Are public hangings an essential feature of capitalism? Or, can we trust in principle based morality?


This is not a trivial question. The child like and pseudo religious belief that the free market will, by itself, right all wrongs in time, a belief adhered to by Alan Greenspan and other groupies of Ayn Rand, is at the heart of our financial crisis and the crisis of capitalism. This Greek tragedy was played out at Enron, Lehman Brothers, and now Goldman and BP. It is the failed reliance on “rational self-interest” as a moral code.

The question is whether corporate executives are capable of adhering to principled behavior, behavior that supports a good other than their own, in the absence of punishment of significant severity to balance out the significance of potential rewards for unprincipled behavior.

Extreme rewards cause the mind’s eye to be severely out of focus and nothing serves as well to focus the mind as the anticipation of hanging in the village square at sunrise. So it appears that we must periodically publicly execute an executive to assist us to become principled. It would be nice if they didn’t make themselves such convenient and obvious targets.

I have been in the corporate world long enough to know two things: most executives are principled and do seek to adhere to fundamental values; and, there are companies and there are subcultures in which the value of “winning” as defined by financial performance alone, completely overwhelms any other morality.

On June 10th Goldman Sachs stock hit a one year low after another report of legal problems. This time the SEC is investigating a mortgage investment Goldman bundled and sold in 2006. They were already investigating possible fraud involved with an investment Goldman created called Abacus, a CDO, that was allegedly set up to enable Paulson & Co. to take short positions against this basket of what they believed to be distressed mortgage securities, while at the same time marketing this to their customers.

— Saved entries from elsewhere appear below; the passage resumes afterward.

`src/rtl/spi_pkg.sv`:
```
// Shared definitions for the SPI mode-0 target.
// Contents:
//   SPI_IDLE_BYTE            - byte shifted out / reported when no data exists
//   spi_target_state_t       - target FSM states
//   SPI_SYNC_STAGES_DEFAULT  - default synchronizer depth for the SPI pins
package spi_pkg;

    localparam logic [7:0] SPI_IDLE_BYTE = 8'hFF;

    localparam int SPI_SYNC_STAGES_DEFAULT = 2;

    typedef enum logic {
        IDLE     = 1'b0,
        SELECTED = 1'b1
    } spi_target_state_t;

endpackage

```
`src/rtl/spi_target_sync_edge.sv`:
```
// sync_edge: N-flop synchronizer for an asynchronous pin, followed by one
// delay flop so that single-cycle rise/fall pulses can be derived in the
// clk domain.
// Ports:
//   clk    in   system clock
//   rst_n  in   synchronous active-low reset
//   din    in   asynchronous input pin
//   level  out  synchronized level (output of the last synchronizer flop)
//   rise   out  one-cycle pulse when level goes 0->1
//   fall   out  one-cycle pulse when level goes 1->0
module sync_edge
    import spi_pkg::*;
#(
    parameter int   STAGES  = SPI_SYNC_STAGES_DEFAULT,
    parameter logic RST_VAL = 1'b0
) (
    input  logic clk,
    input  logic rst_n,
    input  logic din,
    output logic level,
    output logic rise,
    output logic fall
);

    logic [STAGES-1:0] sync_q;
    logic [STAGES-1:0] sync_d;
    logic              dly_q;
    logic              dly_d;

    always_comb begin
        sync_d = {sync_q[STAGES-2:0], din};
        dly_d  = sync_q[STAGES-1];
    end

    // Reset to the pin's idle value so releasing reset never fakes an edge.
    always_ff @(posedge clk) begin
        if (!rst_n) begin
            sync_q <= {STAGES{RST_VAL}};
            dly_q  <= RST_VAL;
        end else begin
            sync_q <= sync_d;
            dly_q  <= dly_d;
        end
    end

    assign level = sync_q[STAGES-1];
    assign rise  = level & ~dly_q;
    assign fall  = ~level & dly_q;

endmodule

```
`src/rtl/spi_target.sv`:
```
// spi_target: SPI mode-0 responder. sclk/cs_n/mosi are oversampled in the
// clk domain; one byte is shifted MSB-first per 8 sclk rising edges.
// Ports:
//   clk, rst_n            system clock, synchronous active-low reset
//   sclk, cs_n, mosi      asynchronous SPI pins from the initiator
//   miso                  serial data out, 1 when not selected
//   tx_data, tx_load      write into the one-deep holding register
//   tx_ready              holding register empty
//   rx_data, rx_valid     last received byte (0xFF when not valid)
//   rx_ack                consume received byte, clears rx_valid/rx_overrun
//   rx_overrun            sticky: byte completed while rx_valid was set
//   busy                  selected with a partial byte in progress
module spi_target
    import spi_pkg::*;
#(
    parameter int SYNC_STAGES = SPI_SYNC_STAGES_DEFAULT
) (
    input  logic       clk,
    input  logic       rst_n,
    input  logic       sclk,
    input  logic       cs_n,
    input  logic       mosi,
    output logic       miso,
    input  logic [7:0] tx_data,
    input  logic       tx_load,
    output logic       tx_ready,
    output logic [7:0] rx_data,
    output logic       rx_valid,
    input  logic       rx_ack,
    output logic       rx_overrun,
    output logic       busy
);

    logic sclk_level_unused;
    logic sclk_rise;
    logic sclk_fall;
    logic cs_level;
    logic cs_rise;
    logic cs_fall;
    logic mosi_s;
    logic mosi_rise_unused;
    logic mosi_fall_unused;

    sync_edge #(.STAGES(SYNC_STAGES), .RST_VAL(1'b0)) u_sync_sclk (
        .clk   (clk),
        .rst_n (rst_n),
        .din   (sclk),
        .level (sclk_level_unused),
        .rise  (sclk_rise),
        .fall  (sclk_fall)
    );

    sync_edge #(.STAGES(SYNC_STAGES), .RST_VAL(1'b1)) u_sync_cs (
        .clk   (clk),
        .rst_n (rst_n),
        .din   (cs_n),
        .level (cs_level),
        .rise  (cs_rise),
        .fall  (cs_fall)
    );

    sync_edge #(.STAGES(SYNC_STAGES), .RST_VAL(1'b1)) u_sync_mosi (
        .clk   (clk),
        .rst_n (rst_n),
        .din   (mosi),
        .level (mosi_s),
        .rise  (mosi_rise_unused),
        .fall  (mosi_fall_unused)
    );

    spi_target_state_t state_q, state_d;
    logic [2:0]        cnt_q, cnt_d;
    logic [7:0]        rx_shift_q, rx_shift_d;
    logic [7:0]        tx_shift_q, tx_shift_d;
    logic [7:0]        hold_q, hold_d;
    logic              hold_full_q, hold_full_d;
    logic [7:0]        rx_data_q, rx_data_d;
    logic              rx_valid_q, rx_valid_d;
    logic              rx_overrun_q, rx_overrun_d;
    logic              consume;
    logic [7:0]        rx_byte;
    logic [7:0]        next_tx;

    always_comb begin
        state_d      = state_q;
        cnt_d        = cnt_q;
        rx_shift_d   = rx_shift_q;
        tx_shift_d   = tx_shift_q;
        hold_d       = hold_q;
        hold_full_d  = hold_full_q;
        rx_data_d    = rx_data_q;
        rx_valid_d   = rx_valid_q;
        rx_overrun_d = rx_overrun_q;
        consume      = 1'b0;
        rx_byte      = {rx_shift_q[6:0], mosi_s};
        next_tx      = hold_full_q ? hold_q : SPI_IDLE_BYTE;

        // Ack is applied first so a byte completing in the same cycle wins.
        if (rx_ack) begin
            rx_valid_d   = 1'b0;
            rx_overrun_d = 1'b0;
            rx_data_d    = SPI_IDLE_BYTE;
        end

        case (state_q)
            IDLE: begin
                if (cs_fall) begin
                    state_d    = SELECTED;
                    cnt_d      = 3'd0;
                    tx_shift_d = next_tx;
                    consume    = 1'b1;
                end
            end
            SELECTED: begin
                if (cs_rise) begin
                    // Deselect drops any partial byte; holding register is kept.
                    state_d    = IDLE;
                    cnt_d      = 3'd0;
                    rx_shift_d = SPI_IDLE_BYTE;
                end else if (sclk_rise) begin
                    rx_shift_d = rx_byte;
                    cnt_d      = cnt_q + 3'd1;
                    if (cnt_q == 3'd7) begin
                        rx_data_d  = rx_byte;
                        rx_valid_d = 1'b1;
                        if (rx_valid_q && !rx_ack) begin
                            rx_overrun_d = 1'b1;
                        end
                    end
                end else if (sclk_fall) begin
                    // Counter at 0 on a fall means the byte just finished:
                    // fetch the next one instead of shifting.
                    if (cnt_q != 3'd0) begin
                        tx_shift_d = {tx_shift_q[6:0], 1'b1};
                    end else begin
                        tx_shift_d = next_tx;
                        consume    = 1'b1;
                    end
                end
            end
            default: begin
                state_d = IDLE;
            end
        endcase

        if (consume) begin
            hold_full_d = 1'b0;
        end
        // Acceptance looks at the registered flag, so a load in the consume
        // cycle only lands if the register was already empty.
        if (tx_load && !hold_full_q) begin
            hold_d      = tx_data;
            hold_full_d = 1'b1;
        end
    end

    always_ff @(posedge clk) begin
        if (!rst_n) begin
            state_q      <= IDLE;
            cnt_q        <= 3'd0;
            rx_shift_q   <= SPI_IDLE_BYTE;
            tx_shift_q   <= SPI_IDLE_BYTE;
            hold_q       <= SPI_IDLE_BYTE;
            hold_full_q  <= 1'b0;
            rx_data_q    <= SPI_IDLE_BYTE;
            rx_valid_q   <= 1'b0;
            rx_overrun_q <= 1'b0;
        end else begin
            state_q      <= state_d;
            cnt_q        <= cnt_d;
            rx_shift_q   <= rx_shift_d;
            tx_shift_q   <= tx_shift_d;
            hold_q       <= hold_d;
            hold_full_q  <= hold_full_d;
            rx_data_q    <= rx_data_d;
            rx_valid_q   <= rx_valid_d;
            rx_overrun_q <= rx_overrun_d;
        end
    end

    assign miso       = (state_q == SELECTED) ? tx_shift_q[7] : 1'b1;
    assign tx_ready   = ~hold_full_q;
    assign rx_data    = rx_data_q;
    assign rx_valid   = rx_valid_q;
    assign rx_overrun = rx_overrun_q;
    assign busy       = ~cs_level & (cnt_q != 3'd0);

endmodule

```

Goldman Sachs CEO Lloyd Blankfein

This was obviously not set up on the Deming philosophy of “delighting” your customers. If you are selling something you have created to your customers while at the same time betting against it, you are shafting your customers and you are, therefore, not trustworthy. The morality of this is simple.

What proves to me, beyond a reasonable doubt, that Goldman has not learned the lessons of principle centered leadership is not the above charges. It is the pathetic game being played with a Congressional Commission investigating Goldman’s dealings.This week the Wall Street Journal reported that…

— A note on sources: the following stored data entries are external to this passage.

`src/rtl/acc_pkg.sv`:
```
// Shared FSRCNN accelerator definitions: the top-level state encoding seen by
// the loader, compute array and output writer.
package acc_pkg;

  typedef enum logic [2:0] {
    ST_IDLE    = 3'd0,
    ST_LOAD    = 3'd1,
    ST_COMPUTE = 3'd2,
    ST_STORE   = 3'd3,
    ST_DONE    = 3'd4
  } acc_state_e;

endpackage

```
`src/rtl/acc_sched_ctrl_if.sv`:
```
// Control/status bundle between the host-side sequencing inputs and acc_sched_ctrl.
// The controller takes the slave view; the host/bench drives through master.
interface acc_sched_ctrl_if #(
  parameter int AW = 8,
  parameter int LW = 4,
  parameter int TW = 8
);
  logic          start;
  logic          abort;
  logic [LW-1:0] cfg_layers;
  logic [TW-1:0] cfg_tiles;
  logic [AW-1:0] cfg_words;
  logic          dl_finish_flg;
  logic          compute_done;
  logic          store_done;

  logic [2:0]    top_level_state;
  logic [AW-1:0] base_a_ra;
  logic [AW-1:0] num_a_rd;
  logic          compute_start;
  logic          store_start;
  logic [LW-1:0] layer_idx;
  logic [TW-1:0] tile_idx;
  logic          busy;
  logic          done;

  modport master (
    output start, abort, cfg_layers, cfg_tiles, cfg_words,
           dl_finish_flg, compute_done, store_done,
    input  top_level_state, base_a_ra, num_a_rd, compute_start, store_start,
           layer_idx, tile_idx, busy, done
  );

  modport slave (
    input  start, abort, cfg_layers, cfg_tiles, cfg_words,
           dl_finish_flg, compute_done, store_done,
    output top_level_state, base_a_ra, num_a_rd, compute_start, store_start,
           layer_idx, tile_idx, busy, done
  );
endinterface

```
`src/rtl/acc_sched_ctrl.sv`:
```
// Top-level FSRCNN sequencer: walks layers x tiles through LOAD -> COMPUTE -> STORE,
// driving the shared state bus and the loader's ping-pong base address. All outputs registered.
module acc_sched_ctrl
  import acc_pkg::*;
#(
  parameter int AW = 8,
  parameter int LW = 4,
  parameter int TW = 8
) (
  input  logic             clk,
  input  logic             rst,
  acc_sched_ctrl_if.slave  bus
);

  localparam logic [AW-1:0] HALF_BASE = AW'(1) << (AW - 1);

  acc_state_e    state;
  logic [LW-1:0] layers_q;
  logic [TW-1:0] tiles_q;
  logic [AW-1:0] words_q;
  logic [LW-1:0] layer_idx;
  logic [TW-1:0] tile_idx;
  logic [AW-1:0] base_q;
  logic          pp;
  logic          ld_arm;
  logic          compute_start;
  logic          store_start;
  logic          busy;
  logic          done;

  always_ff @(posedge clk) begin
    if (rst) begin
      state         <= ST_IDLE;
      layers_q      <= '0;
      tiles_q       <= '0;
      words_q       <= '0;
      layer_idx     <= '0;
      tile_idx      <= '0;
      base_q        <= '0;
      pp            <= 1'b0;
      ld_arm        <= 1'b0;
      compute_start <= 1'b0;
      store_start   <= 1'b0;
      busy          <= 1'b0;
      done          <= 1'b0;
    end else begin
      compute_start <= 1'b0;
      store_start   <= 1'b0;
      done          <= 1'b0;
      if (bus.abort) begin
        state <= ST_IDLE;
        busy  <= 1'b0;
      end else begin
        case (state)
          ST_IDLE: begin
            if (bus.start) begin
              state     <= ST_LOAD;
              busy      <= 1'b1;
              layers_q  <= bus.cfg_layers;
              tiles_q   <= bus.cfg_tiles;
              words_q   <= bus.cfg_words;
              layer_idx <= '0;
              tile_idx  <= '0;
              pp        <= 1'b0;
              base_q    <= '0;
              ld_arm    <= 1'b0;
            end
          end
          ST_LOAD: begin
            // The loader clears its counter a cycle late, so the first LOAD
            // cycle may still see the previous tile's finish flag.
            ld_arm <= 1'b1;
            if (bus.dl_finish_flg && ld_arm) begin
              state         <= ST_COMPUTE;
              compute_start <= 1'b1;
            end
          end
          ST_COMPUTE: begin
            if (bus.compute_done) begin
              state       <= ST_STORE;
              store_start <= 1'b1;
            end
          end
          ST_STORE: begin
            if (bus.store_done) begin
              if (tile_idx < tiles_q || layer_idx < layers_q) begin
                if (tile_idx < tiles_q) begin
                  tile_idx <= tile_idx + TW'(1);
                end else begin
                  layer_idx <= layer_idx + LW'(1);
                  tile_idx  <= '0;
                end
                // Base follows the toggled pp: the new half is the one not just loaded.
                pp     <= ~pp;
                base_q <= pp ? '0 : HALF_BASE;
                ld_arm <= 1'b0;
                state  <= ST_LOAD;
              end else begin
                state <= ST_DONE;
                done  <= 1'b1;
              end
            end
          end
          ST_DONE: begin
            state <= ST_IDLE;
            busy  <= 1'b0;
          end
          default: begin
            state <= ST_IDLE;
            busy  <= 1'b0;
          end
        endcase
      end
    end
  end

  assign bus.top_level_state = state;
  assign bus.base_a_ra       = base_q;
  assign bus.num_a_rd        = words_q;
  assign bus.compute_start   = compute_start;
  assign bus.store_start     = store_start;
  assign bus.layer_idx       = layer_idx;
  assign bus.tile_idx        = tile_idx;
  assign bus.busy            = busy;
  assign bus.done            = done;

endmodule

```
`src/flat_wrapper.sv`:
```
// flat-port wrapper written by rule: the top's interface ports become plain ports
module acc_sched_ctrl_flat import acc_pkg::*;
#(
  parameter int AW = 8,
  parameter int LW = 4,
  parameter int TW = 8
)
  (clk, rst, bus_start, bus_abort, bus_cfg_layers, bus_cfg_tiles, bus_cfg_words, bus_dl_finish_flg, bus_compute_done, bus_store_done, bus_top_level_state, bus_base_a_ra, bus_num_a_rd, bus_compute_start, bus_store_start, bus_layer_idx, bus_tile_idx, bus_busy, bus_done);
  acc_sched_ctrl_if #(.AW(AW), .LW(LW), .TW(TW)) bus_i ();
  input  logic clk;
  input  logic rst;
  input wire logic [$bits(bus_i.start)-1:0] bus_start;
  input wire logic [$bits(bus_i.abort)-1:0] bus_abort;
  input wire logic [$bits(bus_i.cfg_layers)-1:0] bus_cfg_layers;
  input wire logic [$bits(bus_i.cfg_tiles)-1:0] bus_cfg_tiles;
  input wire logic [$bits(bus_i.cfg_words)-1:0] bus_cfg_words;
  input wire logic [$bits(bus_i.dl_finish_flg)-1:0] bus_dl_finish_flg;
  input wire logic [$bits(bus_i.compute_done)-1:0] bus_compute_done;
  input wire logic [$bits(bus_i.store_done)-1:0] bus_store_done;
  output wire logic [$bits(bus_i.top_level_state)-1:0] bus_top_level_state;
  output wire logic [$bits(bus_i.base_a_ra)-1:0] bus_base_a_ra;
  output wire logic [$bits(bus_i.num_a_rd)-1:0] bus_num_a_rd;
  output wire logic [$bits(bus_i.compute_start)-1:0] bus_compute_start;
  output wire logic [$bits(bus_i.store_start)-1:0] bus_store_start;
  output wire logic [$bits(bus_i.layer_idx)-1:0] bus_layer_idx;
  output wire logic [$bits(bus_i.tile_idx)-1:0] bus_tile_idx;
  output wire logic [$bits(bus_i.busy)-1:0] bus_busy;
  output wire logic [$bits(bus_i.done)-1:0] bus_done;
  assign bus_i.start = bus_start;
  assign bus_i.abort = bus_abort;
  assign bus_i.cfg_layers = bus_cfg_layers;
  assign bus_i.cfg_tiles = bus_cfg_tiles;
  assign bus_i.cfg_words = bus_cfg_words;
  assign bus_i.dl_finish_flg = bus_dl_finish_flg;
  assign bus_i.compute_done = bus_compute_done;
  assign bus_i.store_done = bus_store_done;
  assign bus_top_level_state = bus_i.top_level_state;
  assign bus_base_a_ra = bus_i.base_a_ra;
  assign bus_num_a_rd = bus_i.num_a_rd;
  assign bus_compute_start = bus_i.compute_start;
  assign bus_store_start = bus_i.store_start;
  assign bus_layer_idx = bus_i.layer_idx;
  assign bus_tile_idx = bus_i.tile_idx;
  assign bus_busy = bus_i.busy;
  assign bus_done = bus_i.done;
  acc_sched_ctrl #(.AW(AW), .LW(LW), .TW(TW)) u_core (.clk(clk), .rst(rst), .bus(bus_i));
endmodule
```
[config.mk]
export PLATFORM = sky130hd
export DESIGN_NAME = mtm_alu_pkt_rx
export DESIGN_NICKNAME = d
export VERILOG_FILES = /design/src/rtl/mtm_alu_pkt_rx.sv
export SDC_FILE = /design/constraint.sdc
export NUM_CORES = 1
export LEC_CHECK = 0
export BUFFER_PORTS_ARGS = -buffer_cell sky130_fd_sc_hd__buf_4
export CORE_MARGIN = 5
export CORE_UTILIZATION = 52
export DETAILED_ROUTE_END_ITERATION = 12
export PLACE_DENSITY_LB_ADDON = 0.25
export SLEW_MARGIN = 0
export SYNTH_ARGS = -nofsm -noshare
export SYNTH_HDL_FRONTEND = slang
export SYNTH_SLANG_ARGS = --single-unit
[constraint.sdc]
create_clock -name clk -period 4.7 [get_ports clk]
set_input_delay 0.705 -clock clk [delete_from_list [all_inputs] [get_ports clk]]
set_output_delay 0.705 -clock clk [all_outputs]
set_load 0.005 [all_outputs]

A commission probing the financial crisis denounced Goldman Sachs Group Inc., saying the firm first dragged its feet over requests for information then dumped hundreds of millions of pages of documents on the panel.

This is an old and tired lawyer’s trick: You want documents? OK, here is a truckload of documents. See what you can find! And the investigators are so overwhelmed with irrelevant documents that they never find what they are looking for. As the police tell young thieves everyday, “If your not guilty, why are you running away and making yourself look guilty?” The Goldman legal team is either tacitly admitting guilt or is too dumb to know what “guilty” looks like.

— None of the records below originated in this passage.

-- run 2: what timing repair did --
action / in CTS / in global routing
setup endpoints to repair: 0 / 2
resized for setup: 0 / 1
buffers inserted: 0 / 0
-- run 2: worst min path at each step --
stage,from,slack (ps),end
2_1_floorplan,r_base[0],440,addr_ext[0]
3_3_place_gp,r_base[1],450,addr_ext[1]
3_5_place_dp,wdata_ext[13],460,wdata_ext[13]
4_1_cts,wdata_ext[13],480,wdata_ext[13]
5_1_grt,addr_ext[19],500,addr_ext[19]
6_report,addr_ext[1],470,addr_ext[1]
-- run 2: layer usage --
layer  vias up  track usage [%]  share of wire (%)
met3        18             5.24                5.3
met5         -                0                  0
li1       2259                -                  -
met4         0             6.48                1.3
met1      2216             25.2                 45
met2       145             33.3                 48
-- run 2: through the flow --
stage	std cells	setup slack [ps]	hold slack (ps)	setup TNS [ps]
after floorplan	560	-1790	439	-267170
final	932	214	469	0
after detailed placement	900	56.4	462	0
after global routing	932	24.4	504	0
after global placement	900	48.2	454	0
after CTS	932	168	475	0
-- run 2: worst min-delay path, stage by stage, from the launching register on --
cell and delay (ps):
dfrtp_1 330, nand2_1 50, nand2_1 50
===== src/rtl/csr_access_unit.sv =====
// CSR-file initiator: read-modify-write sequencing for Zicsr instructions and
// the machine-trap entry sequence (mepc, mcause, redirect to mtvec).
module csr_access_unit #(
  parameter int unsigned XLEN   = 32,
  parameter int unsigned ADDR_W = 12,
  parameter logic [ADDR_W-1:0] ADDR_MEPC   = 12'h341,
  parameter logic [ADDR_W-1:0] ADDR_MCAUSE = 12'h342
) (
  input  logic              clk,
  input  logic              rst_n,
  input  logic              req_valid,
  output logic              req_ready,
  input  logic [2:0]        req_funct3,
  input  logic [ADDR_W-1:0] req_csr,
  input  logic [4:0]        req_rs1_idx,
  input  logic [XLEN-1:0]   req_rs1_val,
  input  logic [4:0]        req_rd_idx,
  output logic              resp_valid,
  output logic              resp_rd_wen,
  output logic [4:0]        resp_rd_idx,
  output logic [XLEN-1:0]   resp_rd_data,
  output logic              resp_illegal,
  input  logic              trap_valid,
  input  logic [XLEN-1:0]   trap_pc,
  input  logic [XLEN-1:0]   trap_cause,
  output logic              redirect_valid,
  output logic [XLEN-1:0]   redirect_pc,
  output logic              csr_w_enable,
  output logic [ADDR_W-1:0] csr_addr,
  output logic [XLEN-1:0]   csr_wdata,
  input  logic [XLEN-1:0]   csr_rdata,
  input  logic [XLEN-1:0]   mtvec
);

  typedef enum logic [2:0] {
    S_IDLE, S_READ, S_WRITE, S_RESP, S_TRAP_EPC, S_TRAP_CAUSE, S_TRAP_REDIR
  } state_t;

  state_t state_q, state_d;

  logic [2:0]        funct3_q;
  logic [ADDR_W-1:0] csr_q;
  logic [4:0]        idx_q;
  logic [XLEN-1:0]   val_q;
  logic [4:0]        rd_q;
  logic [XLEN-1:0]   old_q, new_q, pc_q, cause_q;
  logic              illegal_q, rd_wen_q;
  logic [4:0]        resp_rd_idx_q;
  logic [XLEN-1:0]   resp_rd_data_q;

  logic [XLEN-1:0]   src, new_val;
  logic              do_write, illegal, w_enable;

  // Operand decode from the latched instruction; funct3[1:0] selects the op.
  always_comb begin
    src      = funct3_q[2] ? XLEN'(idx_q) : val_q;
    do_write = (funct3_q[1:0] == 2'b01) || (idx_q != 5'd0);
    illegal  = (funct3_q[1:0] == 2'b00) || (do_write && (csr_q[11:10] == 2'b11));
    case (funct3_q[1:0])
      2'b10:   new_val = csr_rdata | src;
      2'b11:   new_val = csr_rdata & ~src;
      default: new_val = src;
    endcase
  end

  always_ff @(posedge clk) begin
    if (!rst_n) state_q <= S_IDLE;
    else        state_q <= state_d;
  end

  always_comb begin
    state_d        = state_q;
    req_ready      = 1'b0;
    resp_valid     = 1'b0;
    resp_rd_wen    = 1'b0;
    resp_illegal   = 1'b0;
    redirect_valid = 1'b0;
    redirect_pc    = '0;
    csr_addr       = '0;
    csr_wdata      = '0;
    w_enable       = 1'b0;
    case (state_q)
      S_IDLE: begin
        req_ready = !trap_valid && rst_n;
        if (trap_valid)     state_d = S_TRAP_EPC;
        else if (req_valid) state_d = S_READ;
      end
      S_READ: begin
        csr_addr = csr_q;
        state_d  = (do_write && !illegal) ? S_WRITE : S_RESP;
      end
      S_WRITE: begin
        csr_addr  = csr_q;
        csr_wdata = new_q;
        w_enable  = 1'b1;
        state_d   = S_RESP;
      end
      S_RESP: begin
        resp_valid   = 1'b1;
        resp_rd_wen  = rd_wen_q;
        resp_illegal = illegal_q;
        state_d      = S_IDLE;
      end
      S_TRAP_EPC: begin
        csr_addr  = ADDR_MEPC;
        csr_wdata = pc_q;
        w_enable  = 1'b1;
        state_d   = S_TRAP_CAUSE;
      end
      S_TRAP_CAUSE: begin
        csr_addr  = ADDR_MCAUSE;
        csr_wdata = cause_q;
        w_enable  = 1'b1;
        state_d   = S_TRAP_REDIR;
      end
      S_TRAP_REDIR: begin
        redirect_valid = 1'b1;
        redirect_pc    = mtvec & ~XLEN'(3);
        state_d        = S_IDLE;
      end
      default: state_d = S_IDLE;
    endcase
    csr_w_enable = w_enable && rst_n;
  end

  // Request/trap capture and response holding registers.
  always_ff @(posedge clk) begin
    if (!rst_n) begin
      funct3_q       <= '0;
      csr_q          <= '0;
      idx_q          <= '0;
      val_q          <= '0;
      rd_q           <= '0;
      old_q          <= '0;
      new_q          <= '0;
      pc_q           <= '0;
      cause_q        <= '0;
      illegal_q      <= 1'b0;
      rd_wen_q       <= 1'b0;
      resp_rd_idx_q  <= '0;
      resp_rd_data_q <= '0;
    end else begin
      if (state_q == S_IDLE) begin
        if (trap_valid) begin
          pc_q    <= trap_pc;
          cause_q <= trap_cause;
        end else if (req_valid) begin
          funct3_q <= req_funct3;
          csr_q    <= req_csr;
          idx_q    <= req_rs1_idx;
          val_q    <= req_rs1_val;
          rd_q     <= req_rd_idx;
        end
      end
      if (state_q == S_READ) begin
        old_q     <= csr_rdata;
        new_q     <= new_val;
        illegal_q <= illegal;
        rd_wen_q  <= !illegal && (rd_q != 5'd0);
      end
      // Response data only changes on entry to RESP so it holds between responses.
      if (state_d == S_RESP && state_q != S_RESP) begin
        resp_rd_idx_q  <= rd_q;
        resp_rd_data_q <= (state_q == S_READ) ? csr_rdata : old_q;
      end
    end
  end

  assign resp_rd_idx  = resp_rd_idx_q;
  assign resp_rd_data = resp_rd_data_q;

endmodule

The virtual collapse of every major Wall Street financial firm was not sufficient to awaken the spirit of moral conduct or the sensibility of moderation. The intervention of the government, required to prevent the collapse of the entire financial system, allowed many of these executives to obfuscate their own participation in the events that led up to that disaster and caused their minds eye to be blurred to consequences of their own behavior.

Before I was a parent, and a student of behavior modification and the power of positive reinforcement, I was convinced that I could raise my children without ever resorting to the “old way” of punishment for bad behavior. Nothing humbles one as well as parenting. I did resort to punishment, sparingly, as I realized that even the most superior children (my own!) occasionally needed to experience the pain associated with misconduct. But, you hope that as one matures, the intellect takes over, and the ability to adhere to moral principles, religious or otherwise, will be sufficient to keep behavior within acceptable control limits.

But, I fear that the more one is paid into the millions, the more one develops a childlike need to test the limits of the environment, to exceed the bounds of what is obviously “right conduct” until one once again one must contemplate the significance of a well constructed scaffold erected in the village square.